- This event has passed.
Lecture: Human Rights and the Idea of Choice, by Professor Sophia Rosenfeld
18 May 2018 @ 16:00 - 17:30
Lecture by Professor Sophia Rosenfeld as part of the Amsterdam Seminar Global Intellectual History series:
Human Rights and the Idea of Choice
In her lecture Professor Rosenfeld will consider the importance of the idea of choice for the development of the modern human rights movement. The notion of freedom entailing the proliferation of both opportunities for choice-making and choices themselves is widely understood to be central to the rise of consumer culture in the West. This understanding of freedom-as-choice should, however, equally be recognized as critical to conceptions of the self that increasingly shaped human rights ideology from the eighteenth century onward.

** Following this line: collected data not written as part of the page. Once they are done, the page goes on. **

==> src/rtl/ucode_decode.sv <==
// Microinstruction decode stage: registers the sequencer word, decodes strobes/selects,
// and owns the PC, AR, IR and LED registers. Optional trap mode: define UDEC_ILLEGAL_TRAP_EN.
module ucode_decode #(
  parameter logic [7:0] PC_RST = 8'h00
) (
  input  logic        clk,
  input  logic        rst,
  input  logic        en,
  input  logic [25:0] ucode,
  input  logic [7:0]  bus_in,
  output logic [14:0] ld,
  output logic [11:0] bus_sel,
  output logic        ram_we,
  output logic [3:0]  alu_s,
  output logic        alu_m,
  output logic        dispatch,
  output logic [7:0]  pc_out,
  output logic [7:0]  ar_out,
  output logic [7:0]  ir_out,
  output logic [7:0]  led_out,
  output logic        err
);

  localparam logic [3:0] ALdram  = 4'd9;
  localparam logic [3:0] ALdramd = 4'd10;
  localparam logic [3:0] ALdpc   = 4'd11;
  localparam logic [3:0] AIncpc  = 4'd12;
  localparam logic [3:0] ALdled  = 4'd13;
  localparam logic [3:0] ALdir   = 4'd14;
  localparam logic [3:0] AIllegal = 4'd15;
  localparam logic [3:0] CP1     = 4'd1;

  logic [25:0] uw_q;
  logic [7:0]  pc_q, ar_q, ir_q, led_q;
  logic [3:0]  a_f, b_f, c_f;
  logic        we_f;
  logic        freeze;
  logic        act;
  logic        illegal;
  logic        unused_ua;

  assign a_f  = uw_q[19:16];
  assign b_f  = uw_q[15:12];
  assign c_f  = uw_q[11:8];
  assign we_f = uw_q[20];
  assign unused_ua = ^uw_q[7:0];

  assign illegal = (a_f == AIllegal) || (b_f > 4'd11);

  always_ff @(posedge clk or posedge rst) begin
    if (rst) begin
      uw_q <= 26'b0;
    end else if (en) begin
      uw_q <= ucode;
    end
  end

`ifdef UDEC_ILLEGAL_TRAP_EN
  logic err_q;

  // Sticky: once set, everything that can change machine state is blocked until reset.
  always_ff @(posedge clk or posedge rst) begin
    if (rst) begin
      err_q <= 1'b0;
    end else if (en && illegal) begin
      err_q <= 1'b1;
    end
  end

  assign freeze = err_q;
  assign err    = err_q;
`else
  logic unused_illegal;
  assign unused_illegal = illegal;
  assign freeze = 1'b0;
  assign err    = 1'b0;
`endif

  assign act = en && !freeze;

  always_comb begin
    ld = 15'd0;
    if (act && (a_f != 4'd0) && (a_f != AIllegal)) begin
      ld = 15'd1 << a_f;
    end
  end

  always_comb begin
    bus_sel = 12'd0;
    if (b_f < 4'd12) begin
      bus_sel = 12'd1 << b_f;
    end
  end

  assign ram_we   = act && we_f && (a_f == ALdram);
  assign dispatch = act && (c_f == CP1);
  assign alu_s    = uw_q[25:22];
  assign alu_m    = uw_q[21];

  always_ff @(posedge clk or posedge rst) begin
    if (rst) begin
      pc_q  <= PC_RST;
      ar_q  <= 8'h00;
      ir_q  <= 8'h00;
      led_q <= 8'h00;
    end else if (act) begin
      unique case (a_f)
        ALdpc:   pc_q  <= bus_in;
        AIncpc:  pc_q  <= pc_q + 8'd1;
        ALdramd: ar_q  <= bus_in;
        ALdir:   ir_q  <= bus_in;
        ALdled:  led_q <= bus_in;
        default: ;
      endcase
    end
  end

  assign pc_out  = pc_q;
  assign ar_out  = ar_q;
  assign ir_out  = ir_q;
  assign led_out = led_q;

endmodule

==> config.mk <==
export PLATFORM = sky130hd
export DESIGN_NAME = ucode_decode
export DESIGN_NICKNAME = d
export VERILOG_FILES = /design/src/rtl/ucode_decode.sv
export SDC_FILE = /design/constraint.sdc
export NUM_CORES = 1
export LEC_CHECK = 0
export BUFFER_PORTS_ARGS = -buffer_cell sky130_fd_sc_hd__buf_4
export CAP_MARGIN = 0
export CELL_PAD_IN_SITES_DETAIL_PLACEMENT = 0
export CELL_PAD_IN_SITES_GLOBAL_PLACEMENT = 1
export CORE_MARGIN = 2
export CORE_UTILIZATION = 40
export CTS_BUF_LIST = sky130_fd_sc_hd__clkbuf_8
export CTS_CLUSTER_DIAMETER = 60
export DETAILED_ROUTE_END_ITERATION = 16
export GPL_TIMING_DRIVEN = 1
export HOLD_SLACK_MARGIN = 0.15
export PLACE_DENSITY_LB_ADDON = 0.25
export SYNTH_ARGS = -nofsm -noshare
export SYNTH_HDL_FRONTEND = slang
export SYNTH_SLANG_ARGS = --single-unit
==> constraint.sdc <==
create_clock -name clk -period 4.6 [get_ports clk]
set_input_delay 0.46 -clock clk [delete_from_list [all_inputs] [get_ports clk]]
set_output_delay 0.46 -clock clk [all_outputs]
set_load 0.01 [all_outputs]
==> out/qor.csv, run 1 <==
metric,value,unit
status,finished clean,
Compound-Gate Fraction of Synth Area,6.90,%
final hold viol count,0,
"FFs w/ async S/R, synth",100,%
cell taking the most area after synthesis,dfrtp_1,
DRT Pass-1 Iters,4,
Worst Setup Start Kind,flop,
Die ar.,6520,um^2
FILL cells,509,
Fmax,443,MHz
worst hold slack,389,ps
post-synthesis mux area share,21.8,%
Reg power frac,46.6,%
clock power share,18.2,%
Root Driver,clkbuf_8,
leakage power total,1.49,nW
most instantiated cells after synthesis,"50 x dfrtp_1, 34 x mux2_2, 16 x nor2_1, 11 x a21oi_1, 9 x nand2_1",
routed len/inst,14.6,um
H-tree depth,2,
dpl cell area,3070,um^2
cts bufs inserted,5,
total negative slack,0,ps
Sw Ratio,31.8,%
antenna violations before repair,0,
Worst-Skew Late Latency,300,ps
Rel. slew slack,31.0,%
Nets,324,
Die X,80.7,um
count of cell types in the netlist,34,
multi-input logic area,1010,um^2
Initial Utilization,42.0,%
finished layout cell area,3160,um^2
Post-Place Worst Slack,2350,ps
final WL,5.23,mm
CTS sink cnt,50,
core footprint,5610,um^2
Detail Route Antenna Nets,0,
Post-Synthesis Cells,198,
Yosys top cell area share,53.1,%
CTS Hold Bufs,0,
Ports,104,
Post-route DRC,0,
diode count,0,
Synth Cell Area,2360,um^2
die height,80.7,um
"CP delay by family, top",simple AND/OR/NAND/NOR gates,
main flop type after synthesis,dfrtp_1,
Routability Congestion,0.721,
Crit Path Category,reg -> out,
crit path cell chain,"nand3_1, or3_1, inv_1, buf_4",
post-route setup slack,2340,ps
Net Switching,0.461,mW
crit path capture type,output port,
crit share post-route,49.1,%
Final min period,2260,ps
setup bufs post-CTS,0,
crit path buf inv count,2,
critical path required time,4140,ps
Final Max Tran Viols,0,
syn avg cell area,11.9,um^2
Post-synth EDFFs,0,
Post-Synth XOR/XNOR Area,0,%
PostCTS Resize Cnt,0,
first-pass GRT wire length,8.43,mm
PD cells,458,nW/um^2
CP max FO,9,
number of global-route vias before repair,1735,
CTS max path bufs,2,
Seq cells post-synth,50,
layout cells sized above 1,53.3,%
Worst-Margin Slew,1030,ps
"slowest stage cell, crit path",or3_1,
CTS tree,built,
via count,1786,
RSZ-0062 raised after global routing,false,
DR vias/cell,4.97,
Adder-Cell Fraction of Synth Area,0.531,%
Max Cap Viol,0,
P_int,0.988,mW
largest net degree at the start of global routing,51,
WP data arrival,1800,ps
"count leader, synth",dfrtp_1,
Peak supply drop,246,uV
final setup violation count,0,
largest family of logic cells by synthesized area,multiplexers,
grt ovf,0,
initial DRC count,74,
Fin Clk Skew,10.8,ps
Area Growth Syn to Fin,34.3,%
clock-pin slew on the worst setup and hold paths,90,ps
"top cells by area, synth","dfrtp_1 53%, mux2_2 16%, mux2_4 5.1%, buf_4 2.5%, nor2_1 2.5%",
FF/Latch Area,1250,um^2
Synth Area in Simple Gates,13.1,%
Worst Hold Class,in -> reg,
Placement Rows,27,
Comb power frac,35.2,%
sequential-to-total area share from yosys stat,53.1,%
slowest cell delay on critical path,610,ps
GRT Total Usage,16.7,%
I/O Buffers,93,
synthesis warning total,0,
post-DP HPWL,3.84,mm
## area by class of cell
| type | count | share of cell area (%) |
|---|---|---|
| timing repair buffer | 94 | 22.3 |
| sequential | 50 | 39.6 |
| inverter | 3 | 0.356 |
| clock buffer | 6 | 2.61 |
| multi-input combinational | 132 | 31.9 |
| clock inverter | 2 | 0.396 |
| tap | 72 | 2.85 |
## state kept, by name, indices dropped and copies added (netlist names)
register,count
ar_out,8
ir_out,8
led_out,8
pc_out,8
uw_q,18
## through the flow
| stage | total power [mW] | cells | util [%] |
|---|---|---|---|
| floorplan | 0.939 | 199 | - |
| global placement | 1.19 | 351 | 54.7 |
| detailed placement | 1.20 | 351 | 54.7 |
| CTS | 1.47 | 359 | 56.4 |
| global route | 1.54 | 359 | 56.4 |
| finish | 1.45 | 359 | 56.4 |
## worst paths after layout
check,start,end,slack [ps],cells after the start
worst max-delay path,uw_q[17]$_DFFE_PP0P_,ld[10],2340,4
worst min-delay path,ucode[15],uw_q[15]$_DFFE_PP0P_,390,2
worst max register to register,uw_q[16]$_DFFE_PP0P_,ir_out[0]$_DFFE_PP0P_,2840,3
worst min register to register,uw_q[20]$_DFFE_PP0P_,uw_q[20]$_DFFE_PP0P_,510,1
max in group asynchronous,rst,uw_q[19]$_DFFE_PP0P_,3550,2
min in group asynchronous,rst,ir_out[7]$_DFFE_PP0P_,420,2
## cell usage in the layout, fill, tap and decap left out, drive strengths merged
master	instances
and3	1
nand4	1
o22ai	4
clkinvlp	1
or3	1
nand3	7
a22oi	1
buf	94
mux2	42
ha	1
nor4bb	1
clkbuf	6
o21ai	5
mux2i	1
a21oi	15
nor4	2
inv	3
clkinv	1
nor2	18
or3b	2
nand2b	7
nand2	9
nand3b	3
o21a	1
nor3	7
dfrtp	50
conb	2
and2	1
## power by group through the flow
stage	logic (mW)	registers, mW	clock network (mW)
6_report	0.510	0.675	0.264
5_1_grt	0.555	0.694	0.294
4_1_cts	0.519	0.676	0.275
3_5_place_dp	0.517	0.684	0
3_3_place_gp	0.510	0.681	0
2_1_floorplan	0.224	0.715	0
## per-layer routing
metal	vias up	wire length, um	global-route usage [%]
met5	-	0	0
met3	6	315	3.44
met2	56	2570	27.4
met1	861	2300	22.2
li1	863	-	-
met4	0	52	5.76
## logic make-up after synthesis
kind of cell	count (synthesis)
flip-flops	50
buffers and inverters	17
multiplexers	43
AO/OA/AOI/OAI	26
other	1
adder cells (fa/ha/maj)	1
AND/OR/NAND/NOR	60
(Power assumes the default switching activity.)
==> run 2: changes to the inputs <==
CORE_UTILIZATION = 37   (was 40)
clock period = 2.2 ns   (was 4.6 ns; I/O delays follow)
==> run 2 against run 1 <==
Sequential power is 110% higher; routed wire length is 5.3% higher; worst hold slack worse by 220 ps; critical path depth stayed put; die area is 7.7% higher; flip-flop and latch count stayed put; power is 110% higher; first-iteration DRC count is 9.5% lower; clock-buffer cell count stayed put; clock power is 120% higher; non-clock buffer count is 22 higher; largest cell class unchanged; cell count is 7.5% higher; critical path type unchanged.
==> out/qor.csv, run 2 (synthesis gave the netlist of run 1 again) <==
metric,value,unit
DRT Pass-1 Iters,4,
Final Max Tran Viols,0,
CTS tree,built,
Worst-Margin Slew,649,ps
final setup violation count,0,
Area Growth Syn to Fin,43.8,%
H-tree depth,2,
grt ovf,0,
max reg flops,18,
total power,3.09,mW
Peak supply drop,446,uV
initial DRC count,67,
via count,1865,
final WL,5.51,mm
number of global-route vias before repair,1819,
reg-to-reg endpoint,ar_out[1]$_DFFE_PP0P_,
largest net degree at the start of global routing,51,
Initial Utilization,37.8,%
wl on met1,2.43,mm
antenna violations before repair,0,
Routability Congestion,0.765,
Max Cap Viol,0,
Ports,104,
routed len/inst,14.3,um
Root Driver,clkbuf_8,
CP Capture Point,ld[10],
HP Start,bus_in[5],
"most common cell after layout, fill and taps aside",buf_4,
GRT Total Usage,16.0,%
Worst Hold Class,in -> reg,
Nets,346,
status,finished clean,
Final min period,2000,ps
Fin Clk Skew,4.93,ps
Worst Setup Start Kind,flop,
Die X,83.8,um
multi-input logic area,1010,um^2
first-pass GRT wire length,9.00,mm
FF-to-FF Start,uw_q[17]$_DFFE_PP0P_,
core footprint,6240,um^2
final hold viol count,0,
CTS sink cnt,50,
RSZ-0062 raised after global routing,false,
met2 WL,2.62,mm
FF/Latch Area,1250,um^2
setup bufs post-CTS,0,
layout cells sized above 1,50.5,%
Post-route DRC,0,
die height,83.8,um
crit path from,uw_q[17]$_DFFE_PP0P_,
clock-pin slew on the worst setup and hold paths,100,ps
critical path required time,1980,ps
I/O Buffers,93,
Detail Route Antenna Nets,0,
CTS max path bufs,2,
cell count after placement,359,
length of routed met3 wiring,413,um
max layer used,met4,
Post-Place Worst Slack,458,ps
Die ar.,7020,um^2
Rel. slew slack,56.8,%
Worst R2R Setup Slack,480,ps
Worst R2R Path Depth,3,
fin cells,386,
Placement Rows,29,
leakage power total,1.59,nW
PD cells,911,nW/um^2
total negative slack,0,ps
post-route setup slack,198,ps
largest register by flop count,uw_q,
diode count,0,
CP max FO,9,
Worst-Skew Late Latency,300,ps
WP data arrival,1780,ps
DR vias/cell,4.83,
cts bufs inserted,5,
highest-count cells in the layout ignoring fill and taps,"97 x buf_4, 50 x dfrtp_1, 34 x mux2_2",
post-DP HPWL,3.86,mm
crit path capture type,output port,
crit share post-route,91.0,%
Crit Path Category,reg -> out,
Fmax,499,MHz
FILL cells,588,
## run 2: timing repair
action                     4_1_cts  5_1_grt
hold buffers                    19        0
setup endpoints to repair        0        0
resized for setup                0        0
hold endpoints to repair        68        0
## run 2: worst max-delay path, cell delays in order, from the launching register on
cell	delay, ps
dfrtp_1	480
nand3_1	170
or3_1	590
inv_1	120
buf_4	120
## run 2: how the worst min path moves through the flow
stage | endpoint | slack, ps | cells past startpoint
2_1_floorplan | ar_out[0]$_DFFE_PP0P_ | 370 | 1
6_report | ar_out[5]$_DFFE_PP0P_ | 170 | 2
5_1_grt | ar_out[2]$_DFFE_PP0P_ | 170 | 2
3_3_place_gp | ir_out[0]$_DFFE_PP0P_ | 440 | 3
3_5_place_dp | ir_out[0]$_DFFE_PP0P_ | 450 | 3
4_1_cts | ar_out[5]$_DFFE_PP0P_ | 170 | 2
## run 2: through the flow
| stage | area (um^2) | util, % | hold slack (ps) |
|---|---|---|---|
| finish | 3390 | 54.3 | 174 |
| global route | 3390 | 54.3 | 165 |
| CTS | 3390 | 54.3 | 168 |
| detailed placement | 3100 | 49.6 | 446 |
| global placement | 3100 | 49.6 | 444 |
| floorplan | 2360 | - | 369 |
## run 2: where the power goes
group	leakage, nW	switching (mW)	total [mW]	internal [mW]
clock network	0.0514	0.315	0.574	0.259
registers	0.594	0.222	1.41	1.19
logic	0.942	0.452	1.10	0.653
## run 2: layout make-up
type	instances	area share [%]
clock buffer	6	2.44
inverter	3	0.332
multi-input combinational	132	29.8
tap	77	2.84
sequential	50	36.9
timing repair buffer	116	27.1
clock inverter	2	0.517
## run 2: routing by layer
layer | track usage (%) | vias up
li1 | - | 919
met1 | 21.1 | 877
met2 | 25.3 | 63
met3 | 5.64 | 6
met4 | 3.96 | 0
met5 | 0 | -
==> run 3: changes to the inputs <==
==> constraint.sdc (replaced) <==
create_clock -name clk -period 2.2 [get_ports clk]
set_input_delay 0.11 -clock clk [delete_from_list [all_inputs] [get_ports clk]]
set_output_delay 0.11 -clock clk [all_outputs]
set_load 0.01 [all_outputs]
==> run 3 against run 2 <==
Register-to-register slack is essentially flat; largest cell class unchanged; critical path depth stayed put; non-clock buffer count rose by 11; combinational power about the same; cell count up 2.8%; worst hold slack gained 130 ps.
==> out/qor.csv, run 3 (synthesis gave the netlist of run 1 again) <==
metric,value,unit
leakage power total,1.63,nW
CTS sink cnt,50,
Initial Utilization,37.8,%
Rel. slew slack,57.9,%
Post-route DRC,0,
cts bufs inserted,5,
first-pass GRT wire length,9.25,mm
DRT Pass-1 Iters,4,
Die ar.,7020,um^2
CP max FO,9,
Die X,83.8,um
crit path capture type,output port,
number of global-route vias before repair,1885,
DR vias/cell,4.80,
Sw Ratio,32.6,%
die height,83.8,um
Detail Route Antenna Nets,0,
Crit Path Category,reg -> out,
largest net degree at the start of global routing,51,
critical path required time,2090,ps
routed len/inst,14.1,um
total negative slack,0,ps
"most common cell after layout, fill and taps aside",buf_4,
clock-pin slew on the worst setup and hold paths,100,ps
max reg flops,18,
Max Cap Viol,0,
post-DP HPWL,3.88,mm
Ports,104,
Worst-Margin Slew,631,ps
initial DRC count,83,
I/O Buffers,93,
RSZ-0062 raised after global routing,false,
grt ovf,0,
Root Driver,clkbuf_8,
post-route setup slack,309,ps
Reg power frac,45.4,%
layout cells sized above 1,48.8,%
final WL,5.59,mm
cell count after placement,359,
antenna violations before repair,0,
P_int,2.09,mW
core footprint,6240,um^2
FILL cells,578,
Routability Congestion,0.788,
Area Growth Syn to Fin,48.2,%
largest register by flop count,uw_q,
GRT Total Usage,16.3,%
Peak supply drop,415,uV
Nets,357,
final setup violation count,0,
Final Max Tran Viols,0,
Fin Clk Skew,8.48,ps
WP data arrival,1780,ps
worst hold slack,304,ps
Net Switching,1.01,mW
via count,1907,
CTS max path bufs,2,
clock power share,18.4,%
Fmax,529,MHz
Worst Setup Start Kind,flop,
final hold viol count,0,
CTS tree,built,
fin cells,397,
crit share post-route,86.0,%
Placement Rows,29,
H-tree depth,2,
status,finished clean,
Final min period,1890,ps
highest-count cells in the layout ignoring fill and taps,"97 x buf_4, 50 x dfrtp_1, 34 x mux2_2",
Final Util,56.0,%
PostCTS Resize Cnt,0,
Comb power frac,36.2,%
Worst-Skew Late Latency,310,ps
Worst Hold Class,in -> reg,
PD cells,888,nW/um^2
Post-Place Worst Slack,461,ps
diode count,0,
-- run 3: changes by cell type in the layout (fill, tap and decap cells not counted) --
cell and change:
dlygate4sd3_1 +11, clkbuf_8 -1, clkinv_4 -1, inv_6 +2
-- run 3: power by group through the flow --
stage / sequential (mW) / combinational, mW / clock [mW]
finish: 1.41 / 1.12 / 0.570
CTS: 1.41 / 1.14 / 0.593
detailed placement: 1.43 / 1.09 / 0
floorplan: 1.49 / 0.469 / 0
global placement: 1.42 / 1.07 / 0
global route: 1.46 / 1.22 / 0.629
-- run 3: what timing repair did --
item | in CTS | in global routing
setup buffers | 0 | 0
hold endpoints to repair | 94 | 0
hold buffers | 30 | 0
-- run 3: cell type report --
| cell class | instances | area (um^2) | share of cell area [%] |
|---|---|---|---|
| clock inverters | 3 | 26.3 | 0.752 |
| inverters | 3 | 11.3 | 0.322 |
| multi-input cells | 132 | 1010 | 28.9 |
| clock buffers | 5 | 68.8 | 1.97 |
| repair buffers | 127 | 1030 | 29.5 |
| flip-flops and latches | 50 | 1250 | 35.8 |
| well taps | 77 | 96.3 | 2.76 |
-- run 3: worst paths after layout --
path / from / endpoint / slack, ps / cells past startpoint
max: uw_q[17]$_DFFE_PP0P_ / ld[10] / 310 / 4
min: en / pc_out[5]$_DFFE_PP0P_ / 300 / 4
max reg2reg: uw_q[16]$_DFFE_PP0P_ / ir_out[0]$_DFFE_PP0P_ / 490 / 3
min reg2reg: led_out[5]$_DFFE_PP0P_ / led_out[5]$_DFFE_PP0P_ / 520 / 1
max in group asynchronous: rst / uw_q[17]$_DFFE_PP0P_ / 1250 / 4
min in group asynchronous: rst / ar_out[1]$_DFFE_PP0P_ / 520 / 4
-- run 3: layer usage --
layer,GRT usage [%],part of all wire [%]
met1,20.8,43
met2,27.0,48
met3,5.34,8.0
met4,3.96,0.82
met5,0,0
-- run 3: critical path: stages, from the launching register on --
cell and delay, ps:
dfrtp_1 470, nand3_1 170, or3_1 590, inv_1 120
buf_4 120
-- run 3: stage by stage --
| step | instance area, um^2 | total power [mW] |
|---|---|---|
| 4_1_cts | 3490 | 3.14 |
| 3_3_place_gp | 3100 | 2.50 |
| 6_report | 3490 | 3.10 |
| 5_1_grt | 3490 | 3.31 |
| 3_5_place_dp | 3100 | 2.52 |
| 2_1_floorplan | 2360 | 1.96 |
==> src/rtl/uop_stim_gen.sv <==
// uop_stim_gen: issues num_uops micro-ops in LANES-wide bundles with CONST/INC/LFSR field modes.
// Define UOP_STIM_EXCEPT_EN to flag every EXC_PERIOD-th uop as an exception.
module uop_stim_gen #(
    parameter int          LANES         = 2,
    parameter int          NUM_UOPS      = 128,
    parameter int          XLEN          = 32,
    parameter int          ARCHFILE_SIZE = 16,
    parameter int          CNT_W         = 16,
    parameter int          EXC_PERIOD    = 16,
    parameter logic [31:0] LFSR_SEED     = 32'hACE10001,
    localparam int         UW            = $clog2(NUM_UOPS),
    localparam int         AW            = $clog2(ARCHFILE_SIZE)
) (
    input  logic                  clk,
    input  logic                  rst,
    input  logic                  start,
    input  logic [1:0]            mode,
    input  logic [CNT_W-1:0]      num_uops,
    input  logic                  accept,
    output logic                  uop_ready,
    output logic [LANES-1:0]      lane_valid,
    output logic [LANES*UW-1:0]   uop,
    output logic [LANES-1:0]      eoi,
    output logic [LANES*XLEN-1:0] imm,
    output logic [LANES-1:0]      use_imm,
    output logic [LANES*32-1:0]   pc,
    output logic [LANES-1:0]      except,
    output logic [LANES*AW-1:0]   src1_arch,
    output logic [LANES*AW-1:0]   src2_arch,
    output logic [LANES*AW-1:0]   dest_arch,
    output logic                  busy,
    output logic                  done,
    output logic [CNT_W-1:0]      issued
);
    localparam int CW = $clog2(LANES + 1);
`ifdef UOP_STIM_EXCEPT_EN
    localparam bit EXC_EN = 1'b1;
`else
    localparam bit EXC_EN = 1'b0;
`endif

    typedef enum logic [1:0] {IDLE, RUN, DONE} state_t;

    function automatic logic [31:0] lfsr_step(input logic [31:0] s);
        return (s >> 1) ^ (s[0] ? 32'h80200003 : 32'h0);
    endfunction

    state_t              st_q, st_d;
    logic [CNT_W-1:0]    num_q, num_d, issued_d;
    logic [1:0]          mode_q, mode_d;
    logic [31:0]         lfsr_q, lfsr_d;
    logic [31:0]         adv [LANES+1];
    logic [31:0]         lane_l [LANES];
    logic [CW-1:0]       cnt;
    logic [31:0]         n;
    logic                v, inc, lf;
    logic [LANES-1:0]    lv_d, eoi_d, use_d, exc_d;
    logic [LANES*UW-1:0] uop_d;
    logic [LANES*XLEN-1:0] imm_d;
    logic [LANES*32-1:0] pc_d;
    logic [LANES*AW-1:0] s1_d, s2_d, dst_d;

    always_comb begin
        st_d = st_q;
        num_d = num_q;
        mode_d = mode_q;
        issued_d = issued;
        lfsr_d = lfsr_q;
        cnt = CW'($countones(lane_valid));
        adv[0] = lfsr_q;
        for (int k = 1; k <= LANES; k++) adv[k] = lfsr_step(adv[k-1]);
        if (st_q == IDLE && start) begin
            st_d = num_uops != '0 ? RUN : DONE;
            num_d = num_uops;
            mode_d = mode;
            issued_d = '0;
        end else if (st_q == RUN && accept) begin
            issued_d = issued + CNT_W'(cnt);
            lfsr_d = adv[cnt];
            st_d = issued_d == num_q ? DONE : RUN;
        end else if (st_q == DONE) begin
            st_d = IDLE;
        end
        // Next bundle is built from next-state values so every output leaves a flop.
        inc = mode_d == 2'd1;
        lf = mode_d == 2'd2;
        n = '0;
        v = 1'b0;
        lane_l[0] = lfsr_d;
        for (int k = 1; k < LANES; k++) lane_l[k] = lfsr_step(lane_l[k-1]);
        lv_d = '0;
        eoi_d = '0;
        use_d = '0;
        exc_d = '0;
        uop_d = '0;
        imm_d = '0;
        pc_d = '0;
        s1_d = '0;
        s2_d = '0;
        dst_d = '0;
        for (int i = 0; i < LANES; i++) begin
            n = 32'(issued_d) + 32'(i);
            v = st_d == RUN && n < 32'(num_d);
            lv_d[i] = v;
            pc_d[i*32 +: 32] = v ? n << 2 : '0;
            uop_d[i*UW +: UW] = !v ? '0 : inc ? UW'(n) : lf ? lane_l[i][UW-1:0] : '0;
            dst_d[i*AW +: AW] = !v ? '0 : inc ? AW'(n) : lf ? lane_l[i][8 +: AW] : '0;
            s1_d[i*AW +: AW] = !v ? '0 : inc ? AW'(n - 32'd1) : lf ? lane_l[i][12 +: AW] : '0;
            s2_d[i*AW +: AW] = !v ? '0 : inc ? AW'(n - 32'd2) : lf ? lane_l[i][16 +: AW] : '0;
            imm_d[i*XLEN +: XLEN] = !v ? '0 : inc ? XLEN'(n) : lf ? XLEN'(lane_l[i]) : {(XLEN/4){n[1:0], 2'b00}};
            use_d[i] = v && (inc ? n[0] : lf ? lane_l[i][31] : 1'b1);
            eoi_d[i] = v && (inc ? n[0] : 1'b1);
            exc_d[i] = EXC_EN && v && ((n + 32'd1) % 32'(EXC_PERIOD) == 32'd0);
        end
    end

    always_ff @(posedge clk) begin
        if (rst) begin
            st_q <= IDLE;
            num_q <= '0;
            mode_q <= '0;
            issued <= '0;
            lfsr_q <= LFSR_SEED;
            uop_ready <= 1'b0;
            busy <= 1'b0;
            done <= 1'b0;
            lane_valid <= '0;
            uop <= '0;
            eoi <= '0;
            imm <= '0;
            use_imm <= '0;
            pc <= '0;
            except <= '0;
            src1_arch <= '0;
            src2_arch <= '0;
            dest_arch <= '0;
        end else begin
            st_q <= st_d;
            num_q <= num_d;
            mode_q <= mode_d;
            issued <= issued_d;
            lfsr_q <= lfsr_d;
            uop_ready <= st_d == RUN;
            busy <= st_d == RUN;
            done <= st_d == DONE;
            lane_valid <= lv_d;
            uop <= uop_d;
            eoi <= eoi_d;
            imm <= imm_d;
            use_imm <= use_d;
            pc <= pc_d;
            except <= exc_d;
            src1_arch <= s1_d;
            src2_arch <= s2_d;
            dest_arch <= dst_d;
        end
    end
endmodule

Rosenfeld will explore how this came to be by focusing less on key philosophical texts than on the rise of new, quotidian social practices associated with choosing, including both voting (in which one is asked to pick representatives) and couple-based social dancing (in which one is asked to pick potential romantic or marriage partners), that flourished in the wake of the age of revolutions. Methodologically, the talk will also focus on how ideologies are made.
Sophia Rosenfeld is Walter H. Annenberg Professor of History at the University of Pennsylvania, where she teaches European intellectual and cultural history with a special emphasis on the Enlightenment, the trans-Atlantic Age of Revolutions, and the legacy of the eighteenth century for modern democracy. She is the author of A Revolution in Language: The Problem of Signs in Late Eighteenth-Century France (Stanford, 2001) and also of Common Sense: A Political History (Harvard, 2011), which won several prizes. She is now writing two new books: one on how the idea and practice of choice-making became so central to modern conceptions of freedom, and the other on truth and democracy in historical perspective.